À quand remontent les arnaques financières relevant de la chaîne de Ponzi ? À la Financial Services Commission, on abat un travail de fourmi pour remonter à leurs origines, souligne Clairette Ah-Hen, Chief Executive de l’organisme régulateur du secteur financier.

BUSINESSMAG. Les allégations de fraudes financières continuent de pleuvoir. Comment en est-on arrivé là ?

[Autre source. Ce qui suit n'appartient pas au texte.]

$ cat src/rtl/seg_pkg.sv
package seg_pkg;
    typedef enum logic [2:0] {
        ST_IDLE,
        ST_PLAN,
        ST_FILL,
        ST_GATE,
        ST_SEND,
        ST_DRAIN
    } seg_state_t;
endpackage

$ cat src/rtl/seg_cmp_ge.sv
module seg_cmp_ge #(
    parameter int W = 32
) (
    input  logic [W-1:0] lhs,
    input  logic [W-1:0] rhs,
    output logic         ge
);
    // unsigned magnitude compare
    assign ge = (lhs >= rhs);
endmodule

$ cat src/rtl/seg_len_track.sv
module seg_len_track #(
    parameter int LEN_W = 32,
    parameter int PKT_W = 16
) (
    input  logic             clk,
    input  logic             rst_n,
    input  logic             load,
    input  logic [LEN_W-1:0] load_val,
    input  logic             consume,
    input  logic [PKT_W-1:0] consume_val,
    output logic [LEN_W-1:0] rem,
    output logic [LEN_W-1:0] total,
    output logic [LEN_W-1:0] sent
);
    logic [LEN_W-1:0] rem_q;
    logic [LEN_W-1:0] total_q;

    always_ff @(posedge clk) begin
        if (!rst_n) begin
            rem_q   <= '0;
            total_q <= '0;
        end else if (load) begin
            rem_q   <= load_val;
            total_q <= load_val;
        end else if (consume) begin
            rem_q   <= rem_q - LEN_W'(consume_val);
        end
    end

    assign rem   = rem_q;
    assign total = total_q;
    assign sent  = total_q - rem_q;

    // a fresh packet never takes more bytes than remain
    a_r2_no_underflow: assert property (@(posedge clk) disable iff (!rst_n)
        consume |-> (LEN_W'(consume_val) <= rem_q));

    // an accepted start loads the full length
    a_r1_load_total: assert property (@(posedge clk) disable iff (!rst_n)
        load |=> (rem_q == $past(load_val)));
endmodule

$ cat src/rtl/seg_send_ctrl.sv
module seg_send_ctrl
    import seg_pkg::*;
#(
    parameter int LEN_W = 32,
    parameter int PKT_W = 16,
    parameter int CNT_W = 16
) (
    input  logic             clk,
    input  logic             rst_n,
    input  logic             start,
    input  logic [LEN_W-1:0] total_len,
    input  logic [PKT_W-1:0] pkt_len,
    input  logic             dup_off,
    input  logic [CNT_W-1:0] buf_count,
    input  logic [LEN_W-1:0] ack_bytes,
    input  logic             retx_req,
    output logic             req_valid,
    input  logic             req_ready,
    output logic [PKT_W-1:0] req_len,
    output logic             req_resend,
    output logic             busy,
    output logic [LEN_W-1:0] remain_len,
    output logic             done
);
    localparam int NCMP = 5;
    localparam int C_ACK_SENT = 0;
    localparam int C_ACK_TOT  = 1;
    localparam int C_BUF_PKT  = 2;
    localparam int C_BUF_REM  = 3;
    localparam int C_REM_PKT  = 4;

    seg_state_t state_q, state_d;

    logic [PKT_W-1:0] pkt_q, last_q;
    logic             dup_q, dup_pend_q, sent_any_q;
    logic [LEN_W-1:0] rem, total_q, sent;
    logic [LEN_W-1:0] pkt_ext, buf_ext;
    logic [LEN_W-1:0] cmp_lhs [NCMP];
    logic [LEN_W-1:0] cmp_rhs [NCMP];
    logic [NCMP-1:0]  cmp_ge;

    logic load, accept, consume, retx_go;
    logic issue_full, issue_res, finish, rem_zero;

    assign pkt_ext  = LEN_W'(pkt_q);
    assign buf_ext  = LEN_W'(buf_count);
    assign rem_zero = (rem == '0);

    always_comb begin
        cmp_lhs[C_ACK_SENT] = ack_bytes; cmp_rhs[C_ACK_SENT] = sent;
        cmp_lhs[C_ACK_TOT]  = ack_bytes; cmp_rhs[C_ACK_TOT]  = total_q;
        cmp_lhs[C_BUF_PKT]  = buf_ext;   cmp_rhs[C_BUF_PKT]  = pkt_ext;
        cmp_lhs[C_BUF_REM]  = buf_ext;   cmp_rhs[C_BUF_REM]  = rem;
        cmp_lhs[C_REM_PKT]  = rem;       cmp_rhs[C_REM_PKT]  = pkt_ext;
    end

    for (genvar g = 0; g < NCMP; g++) begin : g_cmp
        seg_cmp_ge #(.W(LEN_W)) i_cmp (
            .lhs (cmp_lhs[g]),
            .rhs (cmp_rhs[g]),
            .ge  (cmp_ge[g])
        );
    end

    seg_len_track #(.LEN_W(LEN_W), .PKT_W(PKT_W)) i_len (
        .clk         (clk),
        .rst_n       (rst_n),
        .load        (load),
        .load_val    (total_len),
        .consume     (consume),
        .consume_val (req_len),
        .rem         (rem),
        .total       (total_q),
        .sent        (sent)
    );

    assign load       = (state_q == ST_IDLE) && start;
    assign accept     = (state_q == ST_SEND) && req_ready;
    assign consume    = accept && !req_resend;
    assign retx_go    = retx_req && sent_any_q &&
                        (state_q inside {ST_PLAN, ST_FILL, ST_GATE, ST_DRAIN});
    assign issue_full = (state_q == ST_FILL) && !retx_go && cmp_ge[C_BUF_PKT];
    assign issue_res  = (state_q == ST_GATE) && !retx_go &&
                        cmp_ge[C_ACK_SENT] && cmp_ge[C_BUF_REM];
    assign finish     = (state_q == ST_DRAIN) && !retx_go && cmp_ge[C_ACK_TOT];

    // next state
    always_comb begin
        state_d = state_q;
        unique case (state_q)
            ST_IDLE:  if (load) state_d = ST_PLAN;
            ST_PLAN: begin
                if (retx_go)                state_d = ST_SEND;
                else if (rem_zero)          state_d = ST_DRAIN;
                else if (cmp_ge[C_REM_PKT]) state_d = ST_FILL;
                else                        state_d = ST_GATE;
            end
            ST_FILL:  if (retx_go || issue_full) state_d = ST_SEND;
            ST_GATE:  if (retx_go || issue_res)  state_d = ST_SEND;
            ST_SEND:  if (accept && !dup_pend_q) state_d = ST_PLAN;
            ST_DRAIN: begin
                if (retx_go)     state_d = ST_SEND;
                else if (finish) state_d = ST_IDLE;
            end
            default:  state_d = ST_IDLE;
        endcase
    end

    // state register
    always_ff @(posedge clk) begin
        if (!rst_n) state_q <= ST_IDLE;
        else        state_q <= state_d;
    end

    // registered outputs and command context
    always_ff @(posedge clk) begin
        if (!rst_n) begin
            pkt_q      <= '0;
            last_q     <= '0;
            dup_q      <= 1'b0;
            dup_pend_q <= 1'b0;
            sent_any_q <= 1'b0;
            req_len    <= '0;
            req_resend <= 1'b0;
            done       <= 1'b0;
        end else begin
            done <= finish;
            if (load) begin
                pkt_q      <= pkt_len;
                dup_q      <= dup_off;
                dup_pend_q <= 1'b0;
                sent_any_q <= 1'b0;
            end
            if (retx_go) begin
                req_len    <= last_q;
                req_resend <= 1'b1;
            end else if (issue_full) begin
                req_len    <= pkt_q;
                req_resend <= 1'b0;
            end else if (issue_res) begin
                req_len    <= rem[PKT_W-1:0];
                req_resend <= 1'b0;
                dup_pend_q <= !dup_q;
            end
            if (accept) begin
                if (!req_resend) begin
                    last_q     <= req_len;
                    sent_any_q <= 1'b1;
                end
                if (dup_pend_q) begin
                    req_resend <= 1'b1;
                    dup_pend_q <= 1'b0;
                end
            end
        end
    end

    assign busy       = (state_q != ST_IDLE);
    assign req_valid  = (state_q == ST_SEND);
    assign remain_len = rem;

    // request held stable until accepted
    a_r7_hold_until_ready: assert property (@(posedge clk) disable iff (!rst_n)
        (req_valid && !req_ready) |=> (req_valid && $stable(req_len) && $stable(req_resend)));

    // a fresh request never exceeds the remaining length
    a_r2_fresh_fits: assert property (@(posedge clk) disable iff (!rst_n)
        (req_valid && !req_resend) |-> (LEN_W'(req_len) <= remain_len));

    // remaining length never grows inside a command
    a_r2_rem_nonincreasing: assert property (@(posedge clk) disable iff (!rst_n)
        (busy && $past(busy)) |-> (remain_len <= $past(remain_len)));

    // buffer held enough bytes when a fresh request was issued
    a_r3_buffer_covers: assert property (@(posedge clk) disable iff (!rst_n)
        ($rose(req_valid) && !req_resend) |-> (LEN_W'($past(buf_count)) >= LEN_W'(req_len)));

    // residue only after full packets are acknowledged
    a_r5_residue_gated: assert property (@(posedge clk) disable iff (!rst_n)
        ($rose(req_valid) && !req_resend && (req_len < pkt_q)) |-> ($past(ack_bytes) >= sent));

    // done is a single pulse outside busy
    a_r8_done_idle: assert property (@(posedge clk) disable iff (!rst_n)
        done |-> !busy);
    a_r8_done_pulse: assert property (@(posedge clk) disable iff (!rst_n)
        done |=> !done);
endmodule

$ cat config.mk
export PLATFORM = sky130hd
export DESIGN_NAME = seg_send_ctrl
export DESIGN_NICKNAME = d
export VERILOG_FILES = /design/src/rtl/seg_pkg.sv /design/src/rtl/seg_cmp_ge.sv /design/src/rtl/seg_len_track.sv /design/src/rtl/seg_send_ctrl.sv
export SDC_FILE = /design/constraint.sdc
export NUM_CORES = 1
export LEC_CHECK = 0
export BUFFER_PORTS_ARGS = -buffer_cell sky130_fd_sc_hd__buf_4
export CORE_AREA = 2 2 147 185
export CTS_CLUSTER_SIZE = 14
export DETAILED_ROUTE_END_ITERATION = 7
export DIE_AREA = 0 0 149 187
export GPL_TIMING_DRIVEN = 0
export PLACE_DENSITY = 0.58
export SYNTH_ARGS = -nofsm -noshare
export SYNTH_HDL_FRONTEND = slang
export SYNTH_SLANG_ARGS = --single-unit
$ cat constraint.sdc
create_clock -name clk -period 4.4 [get_ports clk]
set_input_delay 1.32 -clock clk [delete_from_list [all_inputs] [get_ports clk]]
set_output_delay 1.32 -clock clk [all_outputs]
set_load 0.005 [all_outputs]
# Word level (Yosys, flattened, before mapping)

Index checks and enable logic that the tools add are counted.

Bits of input ports: 102
Memories: 0
Memory bits (read-only): 0
Bits in latches: 0
Register bits after elaboration: 120
Output and inout port bits: 52
Logic and storage cells: 85
RAM bits: 0

Shift-type cells: 0
Add/subtract/negate cells: 2
Multiply operators: 0
Reductions and logical operators: 27
Divide/modulo/power cells: 0
Eq/ne operators: 10
Mux-type cells: 29
Bitwise gates (word level): 1
Magnitude comparators: 5

Operators by type and width:

| cell                                                                     | count |
|---|---|
| 32-bit greater-or-equal comparator                                       | 2 |
| 32-bit 2-to-1 mux                                                        | 2 |
| 16-bit 2-to-1 mux                                                        | 3 |
| 16-bit by 32-bit greater-or-equal comparator with 1-bit output           | 1 |
| 32-bit by 16-bit greater-or-equal comparator with 1-bit output           | 1 |
| 32-bit logical NOT                                                       | 1 |
| 32-bit by 16-bit subtractor with 32-bit output                           | 1 |
| 32-bit subtractor                                                        | 1 |
| 3-bit 2-to-1 mux                                                         | 8 |
| 3-bit one-hot mux with 6 select lines                                    | 1 |
| 16-bit greater-or-equal comparator                                       | 1 |
| 1-bit 2-to-1 mux                                                         | 15 |
| 1-bit logical AND                                                        | 13 |
| 2-bit by 1-bit inequality test with 1-bit output (second input constant) | 4 |
| 3-bit by 2-bit == test with 1-bit output (second input constant)         | 2 |
| 3-bit == test (second input constant)                                    | 2 |
| 3-bit nonzero test                                                       | 2 |
| 5-bit AND reduction                                                      | 1 |
| 1-bit logical NOT                                                        | 4 |
| 4-bit nonzero test                                                       | 1 |
| 3-bit by 1-bit == test with 1-bit output (second input constant)         | 1 |
| 3-bit logical NOT                                                        | 1 |
| 3-bit inequality test (second input constant)                            | 1 |
| 1-bit logical OR                                                         | 2 |
| other kinds (3)                                                          | 3 |

# Depth between registers and ports, before layout

Depth in word-level cells: 12
Mapped depth: 24
Depth with buffers taken out: 23

# By module

Synthesis repeated with hierarchy kept, for this count alone.

Cells, all modules: 1,600
Area, all modules: 12,400.6 um^2

By module, submodules not included:

| module                           | sequential area each (um^2) | times used | area each (um^2) | cells an instance |
|---|---|---|---|---|
| seg_len_track                    | 1,281.2                     | 1          | 5,551.6          | 721 |
| seg_cmp_ge at g_cmp[0].i_cmp ... | 0.0                         | 4          | 799.5            | 108 |
| seg_send_ctrl                    | 1,121.1                     | 1          | 2,852.7          | 338 |
| seg_cmp_ge at g_cmp[3].i_cmp     | 0.0                         | 1          | 798.3            | 109 |

# Worst setup path after synthesis

Ideal clock, no wire load.

Path type: register to register
Start point: reg i_len.rem_q[1] (netlist: i_len.rem[1])
End point: reg req_len[10]
Period minus slack after synthesis: 4.715 ns
Path slack: -0.315 ns
Required time: 4.328 ns
Stages on the path, launching flop included: 22
Buffers on the path: 1
Arrival: 4.644 ns
Cell sequence: dfxtp_1 -> inv_1 -> ha_1 -> nor2b_1 -> o31ai_1 -> a21oi_1 -> o21ai_0 -> a21oi_1 -> o21ai_0 -> a31oi_1 -> a311oi_1 -> ha_1 -> a21o_1 -> a21o_1 -> a21oi_1 -> and3b_1 -> o211ai_1 -> a2111oi_2 -> a21oi_4 -> nor3_4 -> buf_12 -> mux2i_1

Word-level cells in the longest chain between the ends: 5
Elaborated cells between the ends (all ways): 6

RTL lines:

| what                               | line                 | text |
|---|---|---|
| from (decl)                        | seg_len_track.sv:15  | `logic [LEN_W-1:0] rem_q;` |
| from (signal assigned)             | seg_len_track.sv:23  | `rem_q <= load_val;` |
| from (signal assigned)             | seg_len_track.sv:26  | `rem_q <= rem_q - LEN_W'(consume_val);` |
| 32-bit subtractor                  | seg_len_track.sv:32  | `assign sent = total_q - rem_q;` |
| 32-bit greater-or-equal comparator | seg_cmp_ge.sv:9      | `assign ge = (lhs >= rhs);` |
| 1-bit logical AND                  | seg_send_ctrl.sv:83  | `assign issue_res = (state_q == ST_GATE) && !retx_go &&` |
| 1-bit logical AND *                | seg_send_ctrl.sv:84  | `cmp_ge[C_ACK_SENT] && cmp_ge[C_BUF_REM];` |
| 3-bit nonzero test (no line) *     | n/a                  |  |
| to (signal assigned)               | seg_send_ctrl.sv:135 | `req_len <= last_q;` |
| to (signal assigned)               | seg_send_ctrl.sv:138 | `req_len <= pkt_q;` |
| to (signal assigned)               | seg_send_ctrl.sv:141 | `req_len <= rem[PKT_W-1:0];` |
| to (decl)                          | seg_send_ctrl.sv:19  | `output logic [PKT_W-1:0] req_len,` |

Every way passes the cells marked *; elsewhere a longest branch is shown, timed or not.
A chain may end at the register's enable or synchronous reset.

# Worst setup path after layout

Start point: reg i_len.total_q[0] (netlist: i_len.total[0])
End point: reg state_q[0]

Word-level cells in the longest chain between the ends: 7
Elaborated cells between the ends (all ways): 10

RTL lines:

| what                                                       | line                 | text |
|---|---|---|
| from (decl)                                                | seg_len_track.sv:16  | `logic [LEN_W-1:0] total_q;` |
| from (signal assigned)                                     | seg_len_track.sv:24  | `total_q <= load_val;` |
| 32-bit subtractor                                          | seg_len_track.sv:32  |  |
| 32-bit greater-or-equal comparator                         | seg_cmp_ge.sv:9      |  |
| 1-bit logical AND                                          | seg_send_ctrl.sv:83  |  |
| 1-bit logical AND                                          | seg_send_ctrl.sv:84  |  |
| 1-bit logical OR                                           | seg_send_ctrl.sv:99  | `ST_GATE: if (retx_go \|\| issue_res) state_d = ST_SEND;` |
| 2-bit by 1-bit inequality test with 1-bit output (no line) | n/a                  |  |
| 5-bit AND reduction (no line) *                            | n/a                  |  |
| to (signal assigned)                                       | seg_send_ctrl.sv:112 | `else state_q <= state_d;` |
| to (decl)                                                  | seg_send_ctrl.sv:32  | `seg_state_t state_q, state_d;` |

Marks and branches as above.

==> run_results.csv <==
group,metric,value,unit
status,outcome,"complete, but fails checks",
status,violations,"negative setup slack",
detailed_routing,ant_nets,0,
sta,skew,0.0130,ns
setup_path,cp.required,4.71,ns
detailed_routing,via_per_inst,5.45,
synth,yosysMostFrequentCell,"nand2_1",
synth,syn-num-nets,1608,
detailed_routing,dr.pass1.iters,5,
finish,nFillCells,2690,
sta,hold_violations,0,
setup_path,cp_top_family,"compound AO/OA/AOI/OAI gates",
synth,ys_seq_elements,120,
setup_path,slowest_delay,0.37,ns
global_route,grt_use_met1,0.327,
power,p_int,5.03,mW
global_route,grtUsageMet3,0.0259,
synth,synth_common_cells,"194 x nand2_1, 163 x a21oi_1, 159 x ha_1, 120 x dfxtp_1, 115 x inv_1",
power,clkPwrFrac,0.163,
detailed_routing,drc,0,
die,num_rows,67,
setup_path,reg2regPathDepth,24,
synth,yosys-top-cells-area,"dfxtp_1 23%, ha_1 19%, a21oi_1 7.9%",
sta,tightest_slew,0.833,ns
setup_path,ff2ff_setup_slack,-0.24,ns
detailed_routing,dr_total_vias,10400,
setup_path,r2r-start,"i_len.total[0]",
sta,fin_crit_sh,1.05,
finish,postLayoutCoreUtil,0.506,
die,core_area,0.0263,mm2
clock_network,clk_latency,0.43,ns
power,vdd_drop_max,0.000242,V
detailed_routing,wire_per_inst,19.0,um
clock_network,cts_buffers,17,
sta,setup_ws,-0.235,ns
sta,tns,-2.29,ns
power,switching_share,0.460,
die,die_w,149,um
power,p_sw,4.29,mW
setup_path,crit_start,"i_len.total[0]",
global_route,antenna_found_initial,0,
setup_path,cp-start-kind,"flip-flop",
sta,clock.fmax,216,MHz
place,dp_hpwl,29.2,mm
worst_hold_path,min_path_type,"reg2reg",
setup_path,slowest_stage,"fa_2",
sta,min_period,4.64,ns
clock_network,clock_sinks,120,
global_route,grt_max_degree,17,
clock_network,root_buffer,"clkbuf_16",
finish,diodes,0,
setup_path,crit_path_end_kind,"flip-flop",
synth,synth-edff-count,0,
synth,synth_top_cell_area_share,0.232,
setup_path,crit_buf_inv,4,
synth,avgSynthCellArea,7.69,um2
sta,report.final.slew_viol_count,0,
clock_network,cts_buffer_depth,2,
detailed_routing,wl,36.3,mm
setup_path,critical_path_class,"reg2reg",
place,io_buffers,153,
clock_network,clk_pin_slew,0.07,ns
finish,drive_above_1_share,0.208,
clock_network,cts_tree,"built",
global_route,grt_overflow,0,
place,place_ws,-1.30,ns
finish,areaGrowthSynthToFinish,28.8,%
synth,synth_cells,1345,
setup_path,cp_max_fo,3,
sta,rsz0062_at_grt,"true",
power,power_density,700,mW/mm2
setup_path,cp-endpoint,"state_q[0]",
clock_network,ctsHtreeMaxLevel,4,
sta,relSlewSlack,0.440,
synth,ys_types,72,
flow_run,maxCapViolCount,0,
global_route,grt_busiest_layer,"met2",
power,seqPwrFrac,0.173,
finish,multiInputGateArea,0.00768,mm2
die,io_pins,154,
place,placed_area,0.0120,mm2
die,start_util,0.393,
sta,finalSetupViolCount,19,
synth,yosys_warnings,0,
global_route,grt_pass1_vias,10400,
global_route,track_usage,0.259,
clock_network,cts_hold_buf,0,
place,gp_congestion,0.940,
setup_path,worstPathArrival,4.94,ns
global_route,use_met2,0.455,
power,combPwrFrac,0.664,
power,power,9.32,mW
synth,async_reset_ff_frac,0,
finish,regArea,0.00247,mm2
die,dieArea,0.0279,mm2
worst_hold_path,min_from,"last_q[9]",
global_route,grt_pass1_wl,56.2,mm
detailed_routing,detail_route.iter0.violations,466,
synth,synth_top_area_cell,"dfxtp_1",
synth,syn_area,0.0103,mm2
power,leakage,5.72,nW
synth,yosysSeqAreaShare,0.232,
setup_path,cp_cell_sequence,"inv_2 > ha_4 > inv_2 > fa_2 > a21o_1 > a21oi_2 > o211ai_1 > a31oi_1 > o211ai_1 > a41o_1 > a41o_1 > a21o_1 > xnor2_2 > ha_1 > nand3_1 > nor2_2 > nand2_2 > a211oi_4 > a2111oi_4 > buf_4 > a21oi_4 > buf_4 > nor2_1 > o311a_1",
setup_path,rr_endpoint,"state_q[0]",
finish,nets,1817,
die,die_h,187,um
synth,synthFlopType,"dfxtp_1",
finish,postLayoutCellArea,0.0133,mm2
setup_path,worst-path-stages,24,
-- worst min path at each step --
stage	slack (ns)	depth (start not counted)	to
5_1_grt	0.47	2	last_q[3]
3_3_place_gp	0.44	2	last_q[12]
6_report	0.45	2	last_q[9]
2_1_floorplan	0.43	2	dup_q
4_1_cts	0.45	2	last_q[9]
3_5_place_dp	0.44	2	last_q[9]
-- registers in the layout, indices dropped and copies added, names as in the netlist --
name	count
state_q	3
dup_pend_q	1
pkt_q	16
sent_any_q	1
done	1
req_len	16
dup_q	1
last_q	16
i_len.rem	32
i_len.total	32
req_resend	1
-- cell usage in the layout (no fill, tap or decap), types with 17 or more instances in the layout --
| cell | synthesis | final |
|---|---|---|
| a21o_1 | 79 | 79 |
| a21oi_1 | 163 | 155 |
| xor2_1 | 17 | 17 |
| inv_1 | 115 | 106 |
| ha_1 | 159 | 144 |
| nand4_1 | 28 | 28 |
| dfxtp_1 | 120 | 98 |
| xnor2_1 | 31 | 30 |
| buf_4 | 0 | 187 |
| nor2_1 | 53 | 51 |
| mux2i_1 | 34 | 34 |
| nand2_1 | 194 | 193 |
| clkbuf_1 | 50 | 50 |
| o21ai_0 | 72 | 69 |
| clkbuf_16 | 0 | 18 |
| nand3_1 | 31 | 31 |
-- power by group through the flow --
stage | clock (mW) | combinational [mW] | sequential (mW)
final | 1.52 | 6.19 | 1.61
after global routing | 1.59 | 6.85 | 1.64
after CTS | 1.53 | 5.86 | 1.61
after detailed placement | 0 | 5.35 | 1.63
after global placement | 0 | 5.30 | 1.64
after floorplan | 0 | 3.96 | 1.51
-- through the flow --
step / cells / hold WS [ns]
after floorplan: 1345 / 0.431
after global placement: 1843 / 0.439
after detailed placement: 1843 / 0.444
after CTS: 1901 / 0.453
after global routing: 1912 / 0.466
final: 1912 / 0.452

Je vais aborder la question autrement. Nous avons constaté qu’avec le développement des services financiers à Maurice, les gens ont pris conscience du fait qu’investir est un bon moyen pour faire fructifier leur argent. Mais, en même temps, il y a eu la crise financière qui a impacté sur les rendements. Ce qui fait que bon nombre d’épargnants qui n’ont que les taux d’intérêt comme source de revenus se sont sentis obligés de chercher des produits alternatifs.

La campagne pour l’éducation des consommateurs que nous avons démarrée en novembre dernier nous a également permis de faire plusieurs observations à travers les questions qu’on nous posait. Ainsi, nous avons découvert que la connaissance de la masse se limite aux produits d’assurance et aux produits bancaires traditionnels comme l’épargne.

Nous avons donc fait comprendre à notre audience qu’il y a également des possibilités d’investissement en Bourse, mais que ce genre d’investissement n’est pas sans risque. Plus de risques équivaut dans un sens à un meilleur rendement. N’empêche, dans le cas de la faillite d’une entreprise, il y a également le risque de pertes.

C’est à partir de ce message que l’audience a commencé à réagir en nous interrogeant sur des offres de placement promettant un  retour sur investissement de 10 % voire plus en attirant d’autres investisseurs. Tout de suite, j’ai fait comprendre que c’est illégal.

BUSINESSMAG. C’est donc à partir de là que vous avez commencé à découvrir l’existence d’investissements pyramidaux ? 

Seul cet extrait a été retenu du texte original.